Action item ▸ Work through the records below and copy every line that includes "input".

[Stored data]
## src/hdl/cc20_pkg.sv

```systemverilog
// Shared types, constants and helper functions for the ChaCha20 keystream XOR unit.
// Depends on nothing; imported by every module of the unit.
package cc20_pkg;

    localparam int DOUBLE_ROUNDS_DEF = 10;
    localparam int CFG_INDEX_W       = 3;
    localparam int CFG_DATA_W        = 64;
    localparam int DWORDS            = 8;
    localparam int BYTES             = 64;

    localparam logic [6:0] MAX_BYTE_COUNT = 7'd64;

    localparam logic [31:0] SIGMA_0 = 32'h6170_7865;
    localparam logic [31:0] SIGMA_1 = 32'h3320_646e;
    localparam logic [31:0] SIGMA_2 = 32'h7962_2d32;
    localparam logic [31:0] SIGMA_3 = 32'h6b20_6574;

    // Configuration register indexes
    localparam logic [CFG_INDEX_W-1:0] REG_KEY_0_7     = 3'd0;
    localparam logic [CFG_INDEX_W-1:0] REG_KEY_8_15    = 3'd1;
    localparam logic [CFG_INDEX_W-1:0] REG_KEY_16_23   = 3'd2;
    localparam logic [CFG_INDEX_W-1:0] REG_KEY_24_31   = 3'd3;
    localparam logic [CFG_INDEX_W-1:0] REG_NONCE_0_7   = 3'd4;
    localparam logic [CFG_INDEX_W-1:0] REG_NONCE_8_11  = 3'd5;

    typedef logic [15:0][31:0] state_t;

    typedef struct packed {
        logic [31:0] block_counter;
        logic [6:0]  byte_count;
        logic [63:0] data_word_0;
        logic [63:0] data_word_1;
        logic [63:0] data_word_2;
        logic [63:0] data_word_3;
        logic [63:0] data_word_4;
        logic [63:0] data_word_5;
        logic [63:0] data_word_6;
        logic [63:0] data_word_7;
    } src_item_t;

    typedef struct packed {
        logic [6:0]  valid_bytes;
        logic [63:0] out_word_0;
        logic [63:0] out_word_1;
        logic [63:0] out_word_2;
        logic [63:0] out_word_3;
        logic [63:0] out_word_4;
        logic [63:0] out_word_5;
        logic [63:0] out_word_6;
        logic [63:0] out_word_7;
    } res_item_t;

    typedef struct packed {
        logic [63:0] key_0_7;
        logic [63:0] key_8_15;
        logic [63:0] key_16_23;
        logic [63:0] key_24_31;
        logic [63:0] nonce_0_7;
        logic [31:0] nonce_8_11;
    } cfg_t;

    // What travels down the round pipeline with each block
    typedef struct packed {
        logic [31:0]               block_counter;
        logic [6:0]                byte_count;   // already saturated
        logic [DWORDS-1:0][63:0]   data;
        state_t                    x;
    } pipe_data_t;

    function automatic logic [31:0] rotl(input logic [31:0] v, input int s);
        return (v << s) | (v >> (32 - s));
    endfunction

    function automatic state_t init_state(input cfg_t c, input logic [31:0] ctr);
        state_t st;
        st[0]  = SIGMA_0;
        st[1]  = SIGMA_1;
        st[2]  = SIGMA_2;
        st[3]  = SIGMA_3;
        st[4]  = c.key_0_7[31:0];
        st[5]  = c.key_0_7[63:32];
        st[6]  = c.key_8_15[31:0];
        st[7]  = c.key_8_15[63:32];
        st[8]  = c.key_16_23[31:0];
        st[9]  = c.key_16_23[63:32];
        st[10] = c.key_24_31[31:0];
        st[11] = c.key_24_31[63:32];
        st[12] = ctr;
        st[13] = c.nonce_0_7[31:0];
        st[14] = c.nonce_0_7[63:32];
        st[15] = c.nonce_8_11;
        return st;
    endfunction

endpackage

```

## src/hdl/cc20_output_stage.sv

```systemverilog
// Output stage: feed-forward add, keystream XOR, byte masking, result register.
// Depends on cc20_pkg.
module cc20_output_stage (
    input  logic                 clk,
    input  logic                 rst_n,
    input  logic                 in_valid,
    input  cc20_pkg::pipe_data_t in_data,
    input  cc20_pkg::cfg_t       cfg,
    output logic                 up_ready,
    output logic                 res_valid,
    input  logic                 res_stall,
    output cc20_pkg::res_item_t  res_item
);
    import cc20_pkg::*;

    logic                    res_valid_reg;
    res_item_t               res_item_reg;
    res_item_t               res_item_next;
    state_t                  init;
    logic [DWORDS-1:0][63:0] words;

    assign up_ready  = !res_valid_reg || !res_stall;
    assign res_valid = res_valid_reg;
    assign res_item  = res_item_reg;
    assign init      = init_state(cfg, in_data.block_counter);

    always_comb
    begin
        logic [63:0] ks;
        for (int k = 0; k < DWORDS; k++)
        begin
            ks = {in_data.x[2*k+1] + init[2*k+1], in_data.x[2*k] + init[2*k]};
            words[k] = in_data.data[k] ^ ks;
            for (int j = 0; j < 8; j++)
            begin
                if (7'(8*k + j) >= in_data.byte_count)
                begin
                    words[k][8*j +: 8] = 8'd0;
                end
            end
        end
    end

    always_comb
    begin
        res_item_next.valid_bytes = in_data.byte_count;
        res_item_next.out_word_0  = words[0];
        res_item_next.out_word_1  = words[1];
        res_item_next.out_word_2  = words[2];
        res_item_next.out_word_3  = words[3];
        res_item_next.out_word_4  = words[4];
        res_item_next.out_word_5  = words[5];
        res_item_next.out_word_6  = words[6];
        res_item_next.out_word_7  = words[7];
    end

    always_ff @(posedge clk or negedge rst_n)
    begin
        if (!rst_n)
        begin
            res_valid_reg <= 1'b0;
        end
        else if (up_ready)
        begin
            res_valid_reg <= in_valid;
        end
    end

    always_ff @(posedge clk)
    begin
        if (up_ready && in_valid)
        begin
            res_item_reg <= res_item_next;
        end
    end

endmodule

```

Answer space ▸
    function automatic logic [31:0] rotl(input logic [31:0] v, input int s);
    function automatic state_t init_state(input cfg_t c, input logic [31:0] ctr);
    input  logic                 clk,
    input  logic                 rst_n,
    input  logic                 in_valid,
    input  cc20_pkg::pipe_data_t in_data,
    input  cc20_pkg::cfg_t       cfg,
    input  logic                 res_stall,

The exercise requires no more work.